TASK DIRECTIONS
Would you please transcribe, exactly as written, the lines of the entries below starting at the one that holds "export DESIGN_NAME = tti_tx_path" and ending at the one that holds "export VERILOG_FILES = /design/src/source/i3c_tx_pkg.sv", both included?

○ ○ ○ ○ ○ ○ ○

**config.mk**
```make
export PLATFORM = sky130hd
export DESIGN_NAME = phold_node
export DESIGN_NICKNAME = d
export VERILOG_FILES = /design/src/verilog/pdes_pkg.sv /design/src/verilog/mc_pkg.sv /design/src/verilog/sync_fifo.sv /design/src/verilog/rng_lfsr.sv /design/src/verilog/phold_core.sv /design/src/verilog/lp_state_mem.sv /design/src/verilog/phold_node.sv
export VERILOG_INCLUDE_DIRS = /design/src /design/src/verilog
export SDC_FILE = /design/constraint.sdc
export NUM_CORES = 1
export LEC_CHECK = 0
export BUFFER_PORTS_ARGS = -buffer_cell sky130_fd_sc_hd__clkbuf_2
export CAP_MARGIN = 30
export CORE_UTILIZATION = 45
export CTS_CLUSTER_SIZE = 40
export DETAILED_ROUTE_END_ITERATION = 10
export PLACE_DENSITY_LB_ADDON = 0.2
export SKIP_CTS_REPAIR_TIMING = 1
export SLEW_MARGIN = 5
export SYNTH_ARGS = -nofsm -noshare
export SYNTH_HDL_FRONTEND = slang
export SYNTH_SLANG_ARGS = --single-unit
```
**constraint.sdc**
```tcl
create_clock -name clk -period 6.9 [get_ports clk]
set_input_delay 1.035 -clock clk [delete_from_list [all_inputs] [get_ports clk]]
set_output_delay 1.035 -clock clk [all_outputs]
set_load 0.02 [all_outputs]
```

○ ○ ○ ○ ○ ○ ○

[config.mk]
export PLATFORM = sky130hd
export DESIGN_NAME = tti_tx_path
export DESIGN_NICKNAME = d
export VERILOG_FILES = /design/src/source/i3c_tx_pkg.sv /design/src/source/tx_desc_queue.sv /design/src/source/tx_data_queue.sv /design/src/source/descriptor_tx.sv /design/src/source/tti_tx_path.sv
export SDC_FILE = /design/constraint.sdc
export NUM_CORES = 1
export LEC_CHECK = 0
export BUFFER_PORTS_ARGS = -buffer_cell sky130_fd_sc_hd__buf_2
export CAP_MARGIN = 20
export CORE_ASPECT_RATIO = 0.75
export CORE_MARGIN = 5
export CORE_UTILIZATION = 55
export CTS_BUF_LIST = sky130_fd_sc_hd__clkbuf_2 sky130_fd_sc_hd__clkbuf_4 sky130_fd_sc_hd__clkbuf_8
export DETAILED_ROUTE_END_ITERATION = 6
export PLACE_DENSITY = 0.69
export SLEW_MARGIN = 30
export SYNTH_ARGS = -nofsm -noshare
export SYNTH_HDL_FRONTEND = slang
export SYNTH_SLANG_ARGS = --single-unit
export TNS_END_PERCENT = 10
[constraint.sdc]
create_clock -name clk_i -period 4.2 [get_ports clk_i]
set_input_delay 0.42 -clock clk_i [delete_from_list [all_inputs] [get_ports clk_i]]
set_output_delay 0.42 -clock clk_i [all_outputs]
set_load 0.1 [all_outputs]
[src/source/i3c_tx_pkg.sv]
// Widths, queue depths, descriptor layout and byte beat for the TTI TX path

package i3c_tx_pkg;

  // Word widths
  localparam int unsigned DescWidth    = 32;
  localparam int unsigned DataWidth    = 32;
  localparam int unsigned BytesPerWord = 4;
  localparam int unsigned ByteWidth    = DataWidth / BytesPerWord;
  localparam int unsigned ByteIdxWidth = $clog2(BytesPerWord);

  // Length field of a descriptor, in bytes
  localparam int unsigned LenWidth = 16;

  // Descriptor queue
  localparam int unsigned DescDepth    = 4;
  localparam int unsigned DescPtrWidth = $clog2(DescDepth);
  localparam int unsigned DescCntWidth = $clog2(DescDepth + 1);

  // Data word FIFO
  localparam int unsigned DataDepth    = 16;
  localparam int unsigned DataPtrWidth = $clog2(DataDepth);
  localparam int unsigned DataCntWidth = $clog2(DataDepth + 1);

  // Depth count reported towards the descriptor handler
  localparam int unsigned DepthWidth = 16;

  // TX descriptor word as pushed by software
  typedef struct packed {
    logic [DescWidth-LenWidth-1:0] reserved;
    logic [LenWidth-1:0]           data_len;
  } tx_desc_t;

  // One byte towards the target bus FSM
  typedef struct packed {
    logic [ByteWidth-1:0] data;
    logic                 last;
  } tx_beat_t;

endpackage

○ ○ ○ ○ ○ ○ ○

TASK RESULT
export DESIGN_NAME = tti_tx_path
export DESIGN_NICKNAME = d
export VERILOG_FILES = /design/src/source/i3c_tx_pkg.sv /design/src/source/tx_desc_queue.sv /design/src/source/tx_data_queue.sv /design/src/source/descriptor_tx.sv /design/src/source/tti_tx_path.sv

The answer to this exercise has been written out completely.